Factors influencing the entrapment of hydrophilic compounds in nanocapsules prepared by interfacial polymerisation of water-in-oil microemulsions.

This study demonstrates the effect of drug properties and method of loading (sorption and encapsulation) on entrapment within poly(alkyl cyanoacrylate) nanocapsules prepared by interfacial polymerisation of biocompatible water-in-oil microemulsions. For small molecular weight compounds (<1000 Da), entrapment efficiency is more dependent on charge of the compound than on the method used for entrapment. Entrapment efficiency within the negatively charged nanocapsules (zeta potential approximately -30 mV) was in the order cationic compound > neutral compound > anionic compound.
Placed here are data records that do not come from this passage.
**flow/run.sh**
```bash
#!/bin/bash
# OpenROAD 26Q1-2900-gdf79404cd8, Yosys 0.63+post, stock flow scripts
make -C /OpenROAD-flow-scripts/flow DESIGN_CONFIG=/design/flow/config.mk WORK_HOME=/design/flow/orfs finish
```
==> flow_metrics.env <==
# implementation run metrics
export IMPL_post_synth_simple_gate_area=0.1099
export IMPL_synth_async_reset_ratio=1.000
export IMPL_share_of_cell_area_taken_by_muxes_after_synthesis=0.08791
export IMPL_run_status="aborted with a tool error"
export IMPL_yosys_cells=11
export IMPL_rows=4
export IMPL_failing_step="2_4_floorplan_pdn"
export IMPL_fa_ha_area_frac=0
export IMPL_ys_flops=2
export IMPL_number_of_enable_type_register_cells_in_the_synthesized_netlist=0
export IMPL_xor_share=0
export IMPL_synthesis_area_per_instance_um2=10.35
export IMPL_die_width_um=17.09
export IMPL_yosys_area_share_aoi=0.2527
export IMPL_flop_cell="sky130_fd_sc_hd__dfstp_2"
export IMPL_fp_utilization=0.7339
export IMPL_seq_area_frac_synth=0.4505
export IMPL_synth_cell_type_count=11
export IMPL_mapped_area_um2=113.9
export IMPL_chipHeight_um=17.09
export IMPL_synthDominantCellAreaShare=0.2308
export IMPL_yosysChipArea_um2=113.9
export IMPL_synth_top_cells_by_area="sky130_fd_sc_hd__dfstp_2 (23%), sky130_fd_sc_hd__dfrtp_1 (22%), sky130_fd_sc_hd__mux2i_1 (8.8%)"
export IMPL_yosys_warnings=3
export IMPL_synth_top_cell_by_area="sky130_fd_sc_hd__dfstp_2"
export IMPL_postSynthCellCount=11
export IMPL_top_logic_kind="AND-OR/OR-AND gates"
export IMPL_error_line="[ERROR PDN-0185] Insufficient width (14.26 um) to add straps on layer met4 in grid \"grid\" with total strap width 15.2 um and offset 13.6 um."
**flow/config.mk**
```make
export PLATFORM = sky130hd
export DESIGN_NAME = MAC_Unit
export DESIGN_NICKNAME = MAC_Unit
export VERILOG_FILES = /design/flow/design.v
export SDC_FILE = /design/flow/constraint.sdc
export NUM_CORES = 4
export LEC_CHECK = 1
export CORE_UTILIZATION = 30
```
**flow/run.sh**
```bash
#!/bin/bash
# OpenROAD 26Q1-2900-gdf79404cd8, Yosys 0.63+post, stock flow scripts
make -C /OpenROAD-flow-scripts/flow DESIGN_CONFIG=/design/flow/config.mk WORK_HOME=/design/flow/orfs finish
```
**flow/constraint.sdc**
```tcl
current_design MAC_Unit

set clk_period 25.0
set clk_io_pct 0.2

create_clock -name clk0 -period $clk_period [get_ports {clk}]

set non_clock_inputs [all_inputs -no_clocks]
set_input_delay [expr $clk_period * $clk_io_pct] -clock clk0 $non_clock_inputs
set_output_delay [expr $clk_period * $clk_io_pct] -clock clk0 [all_outputs]
```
Only minimal differences for entrapment efficiency were noted between sorption (addition of the compound 4 h after initiation of the polymerisation) and encapsulation (addition of the compound to microemulsion prior to polymerisation). For high molecular weight compounds, the method used for entrapment however, is very important. For hydrophilic macromolecules such as proteins, high entrapment efficiencies can only be achieved by encapsulation. Entrapment of such compounds seems to be independent of the net charge of the compound being encapsulated but depended on the molecular weight. For nanocapsules prepared by interfacial polymerisation of water-in-oil microemulsions, these findings are useful as a foundation in the development of nanocapsules with desired properties.